Validation and scale‐up of plasmid DNA purification by phenyl‐boronic acid chromatography

Abstract

This study addresses the feasibility of scaling-up the removal of host cell impurities from plasmid DNA (pDNA)-containing Escherichia coli lysates by phenyl-boronic (PB) acid chromatography using columns packed with 7.6 and 15.2 cm(3) of controlled porous glass beads (CPG) derivatized with PB ligands. Equilibration was performed with water at 10 cm(3) /min and no conditioning of the lysate feed was required. At a ratio of lysate feed to adsorbent volume of 1.3, 93-96% of pDNA was recovered in the flow through while 66-71% of impurities remained bound (~2.5-fold purification).
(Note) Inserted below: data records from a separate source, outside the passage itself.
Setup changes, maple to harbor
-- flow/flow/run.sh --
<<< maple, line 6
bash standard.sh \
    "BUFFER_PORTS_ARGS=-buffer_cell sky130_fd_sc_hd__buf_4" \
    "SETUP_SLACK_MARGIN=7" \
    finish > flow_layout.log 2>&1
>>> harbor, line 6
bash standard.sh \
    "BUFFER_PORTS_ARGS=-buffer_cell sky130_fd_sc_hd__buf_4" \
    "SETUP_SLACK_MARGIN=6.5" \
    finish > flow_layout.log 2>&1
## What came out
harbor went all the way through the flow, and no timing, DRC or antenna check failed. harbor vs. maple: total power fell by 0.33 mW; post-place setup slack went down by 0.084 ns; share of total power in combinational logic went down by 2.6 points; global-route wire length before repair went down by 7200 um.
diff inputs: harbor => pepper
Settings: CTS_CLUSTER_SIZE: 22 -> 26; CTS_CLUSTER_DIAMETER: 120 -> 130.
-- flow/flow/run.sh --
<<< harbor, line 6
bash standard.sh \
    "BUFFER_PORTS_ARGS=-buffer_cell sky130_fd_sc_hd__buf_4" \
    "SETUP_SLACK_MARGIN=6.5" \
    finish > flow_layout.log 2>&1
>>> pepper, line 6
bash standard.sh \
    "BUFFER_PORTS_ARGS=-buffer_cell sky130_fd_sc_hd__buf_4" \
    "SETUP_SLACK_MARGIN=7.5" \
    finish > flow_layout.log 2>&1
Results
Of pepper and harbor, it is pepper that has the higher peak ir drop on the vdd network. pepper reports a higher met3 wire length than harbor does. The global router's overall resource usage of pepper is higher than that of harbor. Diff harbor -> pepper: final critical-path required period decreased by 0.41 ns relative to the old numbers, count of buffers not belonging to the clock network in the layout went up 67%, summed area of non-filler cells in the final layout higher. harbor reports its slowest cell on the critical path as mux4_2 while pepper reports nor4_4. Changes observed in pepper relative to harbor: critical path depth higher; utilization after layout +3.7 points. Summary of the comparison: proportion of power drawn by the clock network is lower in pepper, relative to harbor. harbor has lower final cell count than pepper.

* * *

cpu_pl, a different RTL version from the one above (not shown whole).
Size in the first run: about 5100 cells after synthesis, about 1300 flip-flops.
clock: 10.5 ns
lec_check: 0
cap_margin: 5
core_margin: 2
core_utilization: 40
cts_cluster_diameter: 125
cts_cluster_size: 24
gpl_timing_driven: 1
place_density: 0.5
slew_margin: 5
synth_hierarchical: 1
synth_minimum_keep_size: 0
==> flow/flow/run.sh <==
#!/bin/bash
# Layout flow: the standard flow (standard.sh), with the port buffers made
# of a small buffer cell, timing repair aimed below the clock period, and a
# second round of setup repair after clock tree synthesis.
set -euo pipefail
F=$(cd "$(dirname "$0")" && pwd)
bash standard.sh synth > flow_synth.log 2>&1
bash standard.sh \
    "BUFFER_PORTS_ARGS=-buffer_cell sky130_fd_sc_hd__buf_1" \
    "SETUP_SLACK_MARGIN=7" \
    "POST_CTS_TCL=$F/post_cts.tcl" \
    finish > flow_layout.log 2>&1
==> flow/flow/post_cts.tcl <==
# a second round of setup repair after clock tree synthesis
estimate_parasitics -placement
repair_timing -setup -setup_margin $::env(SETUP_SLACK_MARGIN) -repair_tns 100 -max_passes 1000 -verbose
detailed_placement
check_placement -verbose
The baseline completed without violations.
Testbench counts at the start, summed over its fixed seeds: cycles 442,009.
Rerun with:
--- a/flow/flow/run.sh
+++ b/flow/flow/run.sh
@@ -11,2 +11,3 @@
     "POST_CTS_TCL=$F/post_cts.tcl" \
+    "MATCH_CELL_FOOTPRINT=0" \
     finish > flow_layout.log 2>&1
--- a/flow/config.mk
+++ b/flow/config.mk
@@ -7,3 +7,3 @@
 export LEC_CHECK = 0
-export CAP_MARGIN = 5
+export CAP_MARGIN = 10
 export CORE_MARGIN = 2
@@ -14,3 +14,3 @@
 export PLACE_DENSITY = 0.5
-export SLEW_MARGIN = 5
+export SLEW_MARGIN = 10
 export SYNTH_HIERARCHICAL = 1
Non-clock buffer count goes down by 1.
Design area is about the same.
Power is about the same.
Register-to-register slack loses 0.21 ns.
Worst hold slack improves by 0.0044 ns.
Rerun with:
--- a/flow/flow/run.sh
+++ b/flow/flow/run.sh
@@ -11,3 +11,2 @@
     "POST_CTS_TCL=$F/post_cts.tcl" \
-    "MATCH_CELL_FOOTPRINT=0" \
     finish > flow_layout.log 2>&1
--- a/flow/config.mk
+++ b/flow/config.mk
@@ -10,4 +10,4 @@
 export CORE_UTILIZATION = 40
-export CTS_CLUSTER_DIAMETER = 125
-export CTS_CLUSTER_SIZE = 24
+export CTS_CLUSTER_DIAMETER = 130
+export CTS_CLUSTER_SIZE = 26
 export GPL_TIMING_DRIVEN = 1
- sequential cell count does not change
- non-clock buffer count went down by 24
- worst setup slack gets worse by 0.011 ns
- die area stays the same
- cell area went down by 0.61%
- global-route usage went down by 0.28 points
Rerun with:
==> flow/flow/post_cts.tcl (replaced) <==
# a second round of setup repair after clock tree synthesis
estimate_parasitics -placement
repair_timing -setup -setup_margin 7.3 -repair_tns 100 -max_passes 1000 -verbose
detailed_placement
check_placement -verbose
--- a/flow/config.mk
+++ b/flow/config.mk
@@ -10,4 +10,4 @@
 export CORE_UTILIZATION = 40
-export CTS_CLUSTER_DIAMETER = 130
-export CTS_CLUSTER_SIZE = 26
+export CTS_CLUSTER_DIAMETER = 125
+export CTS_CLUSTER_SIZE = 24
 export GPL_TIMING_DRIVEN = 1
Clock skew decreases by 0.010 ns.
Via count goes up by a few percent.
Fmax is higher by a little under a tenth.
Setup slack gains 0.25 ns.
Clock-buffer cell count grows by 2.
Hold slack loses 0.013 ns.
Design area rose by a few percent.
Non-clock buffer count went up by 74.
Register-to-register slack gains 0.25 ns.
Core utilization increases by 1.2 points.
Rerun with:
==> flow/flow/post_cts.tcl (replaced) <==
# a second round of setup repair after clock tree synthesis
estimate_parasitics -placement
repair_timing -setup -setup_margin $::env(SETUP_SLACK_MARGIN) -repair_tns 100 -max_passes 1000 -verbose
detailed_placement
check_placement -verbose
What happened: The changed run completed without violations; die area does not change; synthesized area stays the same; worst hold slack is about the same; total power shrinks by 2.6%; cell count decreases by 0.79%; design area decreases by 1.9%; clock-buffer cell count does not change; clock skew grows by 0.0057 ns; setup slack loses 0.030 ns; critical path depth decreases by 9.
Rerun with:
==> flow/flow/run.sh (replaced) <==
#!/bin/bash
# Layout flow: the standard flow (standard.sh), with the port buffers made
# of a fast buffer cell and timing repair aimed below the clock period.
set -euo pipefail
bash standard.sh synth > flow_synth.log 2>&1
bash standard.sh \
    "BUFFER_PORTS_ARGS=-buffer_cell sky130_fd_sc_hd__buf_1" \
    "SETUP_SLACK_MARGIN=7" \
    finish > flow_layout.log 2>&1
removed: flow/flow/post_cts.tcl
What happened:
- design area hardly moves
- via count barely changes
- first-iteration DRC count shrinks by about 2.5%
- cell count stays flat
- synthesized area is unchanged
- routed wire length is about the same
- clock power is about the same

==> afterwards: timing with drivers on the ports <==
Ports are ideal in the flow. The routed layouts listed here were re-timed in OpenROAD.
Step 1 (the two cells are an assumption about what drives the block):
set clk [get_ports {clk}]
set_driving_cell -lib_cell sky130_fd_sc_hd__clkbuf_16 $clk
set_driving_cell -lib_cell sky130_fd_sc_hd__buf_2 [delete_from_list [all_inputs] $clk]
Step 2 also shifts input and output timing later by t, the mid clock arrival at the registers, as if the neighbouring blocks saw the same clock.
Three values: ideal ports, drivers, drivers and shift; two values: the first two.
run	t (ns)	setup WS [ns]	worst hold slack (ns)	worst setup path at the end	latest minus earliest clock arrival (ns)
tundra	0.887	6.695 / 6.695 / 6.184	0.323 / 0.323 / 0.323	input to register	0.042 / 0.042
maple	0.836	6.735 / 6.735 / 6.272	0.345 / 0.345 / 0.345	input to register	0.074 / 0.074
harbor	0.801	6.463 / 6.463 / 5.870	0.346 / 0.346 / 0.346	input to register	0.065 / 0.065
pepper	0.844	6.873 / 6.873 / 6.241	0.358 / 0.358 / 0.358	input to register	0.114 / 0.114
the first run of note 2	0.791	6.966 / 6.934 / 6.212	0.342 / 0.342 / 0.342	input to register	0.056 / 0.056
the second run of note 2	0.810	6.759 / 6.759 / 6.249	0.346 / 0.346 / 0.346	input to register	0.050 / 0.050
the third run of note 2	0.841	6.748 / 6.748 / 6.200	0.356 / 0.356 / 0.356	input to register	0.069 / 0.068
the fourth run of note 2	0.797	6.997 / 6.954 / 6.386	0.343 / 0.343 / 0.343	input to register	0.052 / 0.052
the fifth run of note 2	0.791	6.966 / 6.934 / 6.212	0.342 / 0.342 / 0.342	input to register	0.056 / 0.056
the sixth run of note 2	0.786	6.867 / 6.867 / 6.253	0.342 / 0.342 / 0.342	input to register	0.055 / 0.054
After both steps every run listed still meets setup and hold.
The entire sequence of loading, washing, elution, and re-equilibration was completed in 20 min. Run-to-run consistency was observed in terms of chromatogram features and performance (yield, purification factor, agarose electrophoresis) across the different amounts of adsorbent (0.75-15.2 cm(3) ) by performing successive injections of lysates prepared independently and containing 3.7 or 6.1 kbp plasmids. The column productivity at large scale was 4 dm(3) of alkaline lysate per hour per dm(3) of PB-CPG resin. The method is rapid, reproducible, simple, and straightforward to scale-up. Furthermore, it is capable of handling heavily contaminated samples, constituting a good alternative to purification techniques such as isopropanol precipitation, aqueous two-phase systems, and tangential flow filtration.